[DATASET]
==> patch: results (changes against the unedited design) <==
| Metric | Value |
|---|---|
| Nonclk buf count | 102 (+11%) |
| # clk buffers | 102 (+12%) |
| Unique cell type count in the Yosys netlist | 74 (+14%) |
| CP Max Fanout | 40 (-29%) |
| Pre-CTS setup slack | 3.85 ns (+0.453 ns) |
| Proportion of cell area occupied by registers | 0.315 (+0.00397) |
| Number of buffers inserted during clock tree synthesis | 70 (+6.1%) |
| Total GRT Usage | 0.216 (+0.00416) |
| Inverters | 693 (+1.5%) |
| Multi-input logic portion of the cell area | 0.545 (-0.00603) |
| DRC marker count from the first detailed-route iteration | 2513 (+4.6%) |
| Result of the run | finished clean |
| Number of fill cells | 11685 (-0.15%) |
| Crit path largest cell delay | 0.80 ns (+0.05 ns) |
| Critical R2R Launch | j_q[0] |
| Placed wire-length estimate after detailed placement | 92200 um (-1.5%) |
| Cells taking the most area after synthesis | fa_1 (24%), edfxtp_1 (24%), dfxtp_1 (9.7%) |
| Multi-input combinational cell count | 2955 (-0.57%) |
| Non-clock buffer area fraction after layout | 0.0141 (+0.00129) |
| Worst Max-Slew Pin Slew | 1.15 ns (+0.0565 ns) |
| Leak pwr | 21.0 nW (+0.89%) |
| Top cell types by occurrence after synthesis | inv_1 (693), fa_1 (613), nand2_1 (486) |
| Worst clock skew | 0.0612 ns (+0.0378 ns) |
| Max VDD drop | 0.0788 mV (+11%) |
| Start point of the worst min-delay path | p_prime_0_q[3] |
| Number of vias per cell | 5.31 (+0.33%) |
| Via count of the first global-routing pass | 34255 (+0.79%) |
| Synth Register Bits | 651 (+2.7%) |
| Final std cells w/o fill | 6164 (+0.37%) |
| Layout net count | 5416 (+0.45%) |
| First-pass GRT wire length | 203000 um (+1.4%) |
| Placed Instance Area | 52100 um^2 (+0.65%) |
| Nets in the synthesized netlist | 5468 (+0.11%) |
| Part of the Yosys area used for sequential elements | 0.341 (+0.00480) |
--- src/rtl/program_loader.sv ---
// Streams a program image into CPU RAM, verifies its checksum,
// then switches the CPU to RUN and releases its reset.
module program_loader
    import program_loader_pkg::*;
#(
    parameter int DATA_W     = DATA_W_DEF,
    parameter int ADDR_W     = ADDR_W_DEF,
    parameter int DEPTH      = 2 ** ADDR_W,
    parameter int RESET_HOLD = 2
) (
    input  logic              Clock,
    input  logic              Reset,
    input  logic              restart,
    input  logic [DATA_W-1:0] in_data,
    input  logic              in_valid,
    output logic              in_ready,
    output logic [DATA_W-1:0] data,
    output logic [ADDR_W-1:0] addr,
    output logic              We1,
    output logic              a,
    output logic              cpu_reset,
    output logic              done,
    output logic              error
);

    localparam int TW = $clog2(RESET_HOLD + 1);

    logic [2:0]        state;
    logic [ADDR_W-1:0] count;
    logic [DATA_W-1:0] sum;
    logic [DATA_W-1:0] sum_next;
    logic [TW-1:0]     timer;
    logic              xfer;

    assign xfer     = in_valid & in_ready;
    assign sum_next = sum + in_data;

    always_ff @(posedge Clock) begin
        if (Reset || restart) begin
            state     <= ST_LOAD;
            count     <= '0;
            sum       <= '0;
            timer     <= '0;
            data      <= '0;
            addr      <= '0;
            We1       <= 1'b0;
            a         <= MODE_PROGRAM;
            cpu_reset <= 1'b1;
            done      <= 1'b0;
            error     <= 1'b0;
            // restart alone reopens the stream on the very next cycle
            in_ready  <= !Reset;
        end else begin
            We1 <= 1'b0;
            unique case (state)
                ST_LOAD: begin
                    in_ready <= 1'b1;
                    if (xfer) begin
                        data <= in_data;
                        addr <= count;
                        We1  <= 1'b1;
                        sum  <= sum_next;
                        if (count == ADDR_W'(DEPTH - 1)) begin
                            count <= '0;
                            state <= ST_CHECK;
                        end else begin
                            count <= count + ADDR_W'(1);
                        end
                    end
                end
                ST_CHECK: begin
                    in_ready <= 1'b1;
                    if (xfer) begin
                        in_ready <= 1'b0;
                        if (sum_next == '0) begin
                            state <= ST_HOLD;
                            a     <= MODE_RUN;
                            timer <= TW'(RESET_HOLD);
                        end else begin
                            state <= ST_ERROR;
                            error <= 1'b1;
                        end
                    end
                end
                ST_HOLD: begin
                    in_ready <= 1'b0;
                    if (timer == TW'(1)) begin
                        timer     <= '0;
                        cpu_reset <= 1'b0;
                        done      <= 1'b1;
                        state     <= ST_RUN;
                    end else begin
                        timer <= timer - TW'(1);
                    end
                end
                ST_RUN: begin
                    in_ready <= 1'b0;
                end
                ST_ERROR: begin
                    in_ready  <= 1'b0;
                    a         <= MODE_PROGRAM;
                    cpu_reset <= 1'b1;
                    error     <= 1'b1;
                end
                default: begin
                    state    <= ST_LOAD;
                    in_ready <= 1'b1;
                end
            endcase
        end
    end

endmodule
**src/rtl/twiddle_mult.sv**
```systemverilog
// -----------------------------------------------------------------------------
// twiddle_mult
//
// Three-stage pipelined complex multiplier placed between the BF2II output of
// one R2^2SDF FFT stage and the BF2I input of the next. Each accepted sample is
// multiplied by the twiddle factor that the CORDIC generator has already
// aligned to it. The twiddle is in Q1.15, so +1.0 is 32768. The result is
// rounded half-up and saturated to data_bw+1 bits.
//
// Samples that arrive while the twiddle stream is not ready are discarded and
// counted in a saturating drop counter. There is no backpressure, so the
// downstream stage must take every dout_valid cycle.
//
// Ports
//   sys_clk             clock, all state on the rising edge
//   sys_nrst            asynchronous active-low reset
//   sys_en              global clock enable; low freezes every register
//   din_r, din_i        signed input sample (data_bw)
//   din_valid           input sample present this cycle
//   tw_fac_r, tw_fac_i  signed Q1.15 twiddle (tw_bw), aligned to din
//   tw_rdy              twiddle stream valid (generator cordic_rdy)
//   dout_r, dout_i      signed rounded/saturated product (data_bw+1)
//   dout_valid          product valid
//   drop_cnt            saturating count of rejected samples (cnt_bw)
//   busy                any pipeline stage holds a valid sample
//
// Pipeline
//   stage 1 : register operands on accept           (v1)
//   stage 2 : four partial products                 (v2)
//   stage 3 : add/sub, round, saturate -> dout      (dout_valid)
// -----------------------------------------------------------------------------
module twiddle_mult #(
  parameter int data_bw = 16,
  parameter int tw_bw   = 17,
  parameter int cnt_bw  = 16
) (
  input  logic                      sys_clk,
  input  logic                      sys_nrst,
  input  logic                      sys_en,
  input  logic signed [data_bw-1:0] din_r,
  input  logic signed [data_bw-1:0] din_i,
  input  logic                      din_valid,
  input  logic signed [tw_bw-1:0]   tw_fac_r,
  input  logic signed [tw_bw-1:0]   tw_fac_i,
  input  logic                      tw_rdy,
  output logic signed [data_bw:0]   dout_r,
  output logic signed [data_bw:0]   dout_i,
  output logic                      dout_valid,
  output logic [cnt_bw-1:0]         drop_cnt,
  output logic                      busy
);

  // ---------------------------------------------------------------------------
  // Widths and constants
  // ---------------------------------------------------------------------------
  localparam int PROD_BW = data_bw + tw_bw;  // one partial product
  localparam int SUM_BW  = PROD_BW + 1;      // sum/difference of two products
  localparam int OUT_BW  = data_bw + 1;      // output component
  localparam int FRAC_BW = 15;               // Q1.15 twiddle fraction bits

  // Adding one half LSB before the arithmetic shift makes the rounding
  // half-up, so -1.5 becomes -1 and +1.5 becomes +2.
  localparam logic signed [SUM_BW-1:0] RND_HALF = SUM_BW'(2 ** (FRAC_BW - 1));
  localparam logic signed [SUM_BW-1:0] OUT_MAX  = SUM_BW'((2 ** data_bw) - 1);
  localparam logic signed [SUM_BW-1:0] OUT_MIN  = -(SUM_BW'(2 ** data_bw));

  localparam logic [cnt_bw-1:0] CNT_ONE = cnt_bw'(1);
  localparam logic [cnt_bw-1:0] CNT_MAX = '1;

  // Clip a rounded, shifted value into the output range.
  function automatic logic signed [OUT_BW-1:0] sat_out(
    input logic signed [SUM_BW-1:0] x
  );
    if (x > OUT_MAX) begin
      return OUT_MAX[OUT_BW-1:0];
    end else if (x < OUT_MIN) begin
      return OUT_MIN[OUT_BW-1:0];
    end else begin
      return x[OUT_BW-1:0];
    end
  endfunction

  // ---------------------------------------------------------------------------
  // Handshake decode
  // ---------------------------------------------------------------------------
  logic accept;
  logic drop;

  // tw_rdy is sampled on the same edge as din_valid, so the cycle in which
  // tw_rdy rises already accepts its sample.
  assign accept = sys_en & din_valid &  tw_rdy;
  assign drop   = sys_en & din_valid & ~tw_rdy;

  // ---------------------------------------------------------------------------
  // State
  // ---------------------------------------------------------------------------
  // Stage 1: operands
  logic signed [data_bw-1:0] ar_q, ar_d;
  logic signed [data_bw-1:0] ai_q, ai_d;
  logic signed [tw_bw-1:0]   wr_q, wr_d;
  logic signed [tw_bw-1:0]   wi_q, wi_d;
  logic                      v1_q, v1_d;

  // Stage 2: partial products
  logic signed [PROD_BW-1:0] p_rr_q, p_rr_d;  // ar*wr
  logic signed [PROD_BW-1:0] p_ii_q, p_ii_d;  // ai*wi
  logic signed [PROD_BW-1:0] p_ri_q, p_ri_d;  // ar*wi
  logic signed [PROD_BW-1:0] p_ir_q, p_ir_d;  // ai*wr
  logic                      v2_q, v2_d;

  // Stage 3: result
  logic signed [OUT_BW-1:0]  dout_r_q, dout_r_d;
  logic signed [OUT_BW-1:0]  dout_i_q, dout_i_d;
  logic                      dout_valid_q, dout_valid_d;

  // Drop counter
  logic [cnt_bw-1:0]         drop_cnt_q, drop_cnt_d;

  // Stage 3 arithmetic intermediates
  logic signed [SUM_BW-1:0]  re_sum, im_sum;
  logic signed [SUM_BW-1:0]  re_rnd, im_rnd;

  // ---------------------------------------------------------------------------
  // Next-state logic
  // ---------------------------------------------------------------------------
  always_comb begin
    // NOTE: every signal driven here gets a default first. A path that skips
    // an assignment would otherwise infer a latch.
    ar_d         = ar_q;
    ai_d         = ai_q;
    wr_d         = wr_q;
    wi_d         = wi_q;
    v1_d         = v1_q;
    p_rr_d       = p_rr_q;
    p_ii_d       = p_ii_q;
    p_ri_d       = p_ri_q;
    p_ir_d       = p_ir_q;
    v2_d         = v2_q;
    dout_r_d     = dout_r_q;
    dout_i_d     = dout_i_q;
    dout_valid_d = dout_valid_q;
    drop_cnt_d   = drop_cnt_q;

    re_sum = SUM_BW'(p_rr_q) - SUM_BW'(p_ii_q);
    im_sum = SUM_BW'(p_ri_q) + SUM_BW'(p_ir_q);
    re_rnd = (re_sum + RND_HALF) >>> FRAC_BW;
    im_rnd = (im_sum + RND_HALF) >>> FRAC_BW;

    if (sys_en) begin
      // Stage 1: operands load only on accept and otherwise hold, so an idle
      // input does not toggle the multipliers.
      v1_d = accept;
      if (accept) begin
        ar_d = din_r;
        ai_d = din_i;
        wr_d = tw_fac_r;
        wi_d = tw_fac_i;
      end

      // Stage 2: the operands are sign-extended to the full product width
      // before multiplying.
      v2_d = v1_q;
      if (v1_q) begin
        p_rr_d = PROD_BW'(ar_q) * PROD_BW'(wr_q);
        p_ii_d = PROD_BW'(ai_q) * PROD_BW'(wi_q);
        p_ri_d = PROD_BW'(ar_q) * PROD_BW'(wi_q);
        p_ir_d = PROD_BW'(ai_q) * PROD_BW'(wr_q);
      end

      // Stage 3: dout changes only with a valid result and holds otherwise.
      dout_valid_d = v2_q;
      if (v2_q) begin
        dout_r_d = sat_out(re_rnd);
        dout_i_d = sat_out(im_rnd);
      end

      // The drop counter sticks at full scale rather than wrapping.
      if (drop && (drop_cnt_q != CNT_MAX)) begin
        drop_cnt_d = drop_cnt_q + CNT_ONE;
      end
    end
  end

  // ---------------------------------------------------------------------------
  // Registers
  // ---------------------------------------------------------------------------
  // NOTE: the datapath registers are reset along with the valids. dout is
  // visible while dout_valid is low, so it must read 0 out of reset.
  always_ff @(posedge sys_clk or negedge sys_nrst) begin
    if (!sys_nrst) begin
      ar_q         <= '0;
      ai_q         <= '0;
      wr_q         <= '0;
      wi_q         <= '0;
      v1_q         <= 1'b0;
      p_rr_q       <= '0;
      p_ii_q       <= '0;
      p_ri_q       <= '0;
      p_ir_q       <= '0;
      v2_q         <= 1'b0;
      dout_r_q     <= '0;
      dout_i_q     <= '0;
      dout_valid_q <= 1'b0;
      drop_cnt_q   <= '0;
    end else begin
      // NOTE: non-blocking assignments, so every stage samples the values its
      // neighbours held before this edge.
      ar_q         <= ar_d;
      ai_q         <= ai_d;
      wr_q         <= wr_d;
      wi_q         <= wi_d;
      v1_q         <= v1_d;
      p_rr_q       <= p_rr_d;
      p_ii_q       <= p_ii_d;
      p_ri_q       <= p_ri_d;
      p_ir_q       <= p_ir_d;
      v2_q         <= v2_d;
      dout_r_q     <= dout_r_d;
      dout_i_q     <= dout_i_d;
      dout_valid_q <= dout_valid_d;
      drop_cnt_q   <= drop_cnt_d;
    end
  end

  // ---------------------------------------------------------------------------
  // Outputs
  // ---------------------------------------------------------------------------
  assign dout_r     = dout_r_q;
  assign dout_i     = dout_i_q;
  assign dout_valid = dout_valid_q;
  assign drop_cnt   = drop_cnt_q;
  assign busy       = v1_q | v2_q | dout_valid_q;

endmodule

```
[/DATASET]
→ **ASSIGNMENT**
Extract, from the material above, each line holding the word "after".

→ **WRITTEN ANSWER**
| Placed wire-length estimate after detailed placement | 92200 um (-1.5%) |
| Cells taking the most area after synthesis | fa_1 (24%), edfxtp_1 (24%), dfxtp_1 (9.7%) |
| Non-clock buffer area fraction after layout | 0.0141 (+0.00129) |
| Top cell types by occurrence after synthesis | inv_1 (693), fa_1 (613), nand2_1 (486) |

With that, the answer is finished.